Source data:

+--

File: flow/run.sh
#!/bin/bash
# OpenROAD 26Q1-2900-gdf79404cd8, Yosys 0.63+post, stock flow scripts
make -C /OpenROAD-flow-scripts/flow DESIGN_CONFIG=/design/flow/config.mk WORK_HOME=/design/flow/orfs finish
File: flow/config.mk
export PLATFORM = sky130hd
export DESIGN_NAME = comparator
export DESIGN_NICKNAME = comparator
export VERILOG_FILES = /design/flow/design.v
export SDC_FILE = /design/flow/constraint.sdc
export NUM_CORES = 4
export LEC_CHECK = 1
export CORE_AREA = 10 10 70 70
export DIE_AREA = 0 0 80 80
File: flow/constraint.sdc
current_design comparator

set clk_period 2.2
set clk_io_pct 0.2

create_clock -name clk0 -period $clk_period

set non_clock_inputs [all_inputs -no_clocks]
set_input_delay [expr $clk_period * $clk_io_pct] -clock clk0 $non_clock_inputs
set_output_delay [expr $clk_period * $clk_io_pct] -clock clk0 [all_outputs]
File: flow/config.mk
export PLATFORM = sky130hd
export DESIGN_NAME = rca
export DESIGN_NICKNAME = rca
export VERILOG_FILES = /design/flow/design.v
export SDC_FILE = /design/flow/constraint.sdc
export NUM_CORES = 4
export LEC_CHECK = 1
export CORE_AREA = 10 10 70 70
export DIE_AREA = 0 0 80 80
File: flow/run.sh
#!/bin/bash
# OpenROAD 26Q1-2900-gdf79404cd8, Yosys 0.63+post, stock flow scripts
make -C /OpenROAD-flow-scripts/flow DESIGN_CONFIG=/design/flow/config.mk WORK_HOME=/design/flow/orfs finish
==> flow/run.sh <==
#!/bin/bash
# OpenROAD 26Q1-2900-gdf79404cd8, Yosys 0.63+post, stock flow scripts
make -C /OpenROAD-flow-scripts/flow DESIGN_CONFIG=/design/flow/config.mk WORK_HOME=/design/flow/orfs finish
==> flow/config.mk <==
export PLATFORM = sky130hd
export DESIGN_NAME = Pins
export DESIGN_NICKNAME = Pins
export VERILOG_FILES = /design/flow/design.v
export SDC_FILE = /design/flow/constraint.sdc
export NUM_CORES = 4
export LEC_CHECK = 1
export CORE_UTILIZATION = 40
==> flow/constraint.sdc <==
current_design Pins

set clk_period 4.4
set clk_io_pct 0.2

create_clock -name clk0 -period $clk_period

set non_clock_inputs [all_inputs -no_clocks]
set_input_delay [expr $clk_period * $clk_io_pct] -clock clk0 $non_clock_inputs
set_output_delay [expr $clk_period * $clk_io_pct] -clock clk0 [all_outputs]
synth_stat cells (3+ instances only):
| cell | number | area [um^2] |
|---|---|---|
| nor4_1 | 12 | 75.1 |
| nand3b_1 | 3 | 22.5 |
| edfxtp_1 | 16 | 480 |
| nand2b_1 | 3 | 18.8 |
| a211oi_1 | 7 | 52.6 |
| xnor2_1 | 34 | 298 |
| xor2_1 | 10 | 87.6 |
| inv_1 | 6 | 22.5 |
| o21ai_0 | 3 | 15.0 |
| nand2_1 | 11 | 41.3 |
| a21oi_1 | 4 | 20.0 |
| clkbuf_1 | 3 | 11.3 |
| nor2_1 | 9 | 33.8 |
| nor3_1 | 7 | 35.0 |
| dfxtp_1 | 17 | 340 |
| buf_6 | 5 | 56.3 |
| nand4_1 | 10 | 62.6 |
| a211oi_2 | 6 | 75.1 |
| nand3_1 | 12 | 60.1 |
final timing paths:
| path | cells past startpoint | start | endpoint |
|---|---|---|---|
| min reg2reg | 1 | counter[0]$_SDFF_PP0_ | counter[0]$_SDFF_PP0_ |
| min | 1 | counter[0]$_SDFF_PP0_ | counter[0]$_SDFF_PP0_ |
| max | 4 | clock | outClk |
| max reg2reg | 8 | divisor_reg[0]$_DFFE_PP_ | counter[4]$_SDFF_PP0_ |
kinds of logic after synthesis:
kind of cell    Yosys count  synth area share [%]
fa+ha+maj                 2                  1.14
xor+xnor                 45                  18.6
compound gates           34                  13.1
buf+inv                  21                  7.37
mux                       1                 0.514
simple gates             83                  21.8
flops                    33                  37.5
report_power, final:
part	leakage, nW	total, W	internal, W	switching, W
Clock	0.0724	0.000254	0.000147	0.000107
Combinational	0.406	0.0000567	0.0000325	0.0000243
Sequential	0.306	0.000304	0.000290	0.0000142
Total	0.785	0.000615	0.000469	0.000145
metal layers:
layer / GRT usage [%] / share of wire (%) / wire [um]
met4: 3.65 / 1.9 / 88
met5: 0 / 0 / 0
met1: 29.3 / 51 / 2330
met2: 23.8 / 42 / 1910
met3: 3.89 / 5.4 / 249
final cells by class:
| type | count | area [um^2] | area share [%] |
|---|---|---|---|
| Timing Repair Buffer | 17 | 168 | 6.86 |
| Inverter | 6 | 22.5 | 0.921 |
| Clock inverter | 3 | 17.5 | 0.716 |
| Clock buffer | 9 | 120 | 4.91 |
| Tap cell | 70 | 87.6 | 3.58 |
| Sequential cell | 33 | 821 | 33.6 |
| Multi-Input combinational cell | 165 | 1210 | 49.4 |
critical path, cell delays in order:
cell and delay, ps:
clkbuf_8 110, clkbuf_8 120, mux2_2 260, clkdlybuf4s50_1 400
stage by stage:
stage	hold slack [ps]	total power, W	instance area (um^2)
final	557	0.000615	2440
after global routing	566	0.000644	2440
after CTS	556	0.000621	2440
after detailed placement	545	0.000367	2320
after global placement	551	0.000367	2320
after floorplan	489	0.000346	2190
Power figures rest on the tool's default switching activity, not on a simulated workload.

+--

- _Task item_:
What are the lines of the data above that include the string "placement"? Copy them.

- _Solution to this problem_:
after detailed placement	545	0.000367	2320
after global placement	551	0.000367	2320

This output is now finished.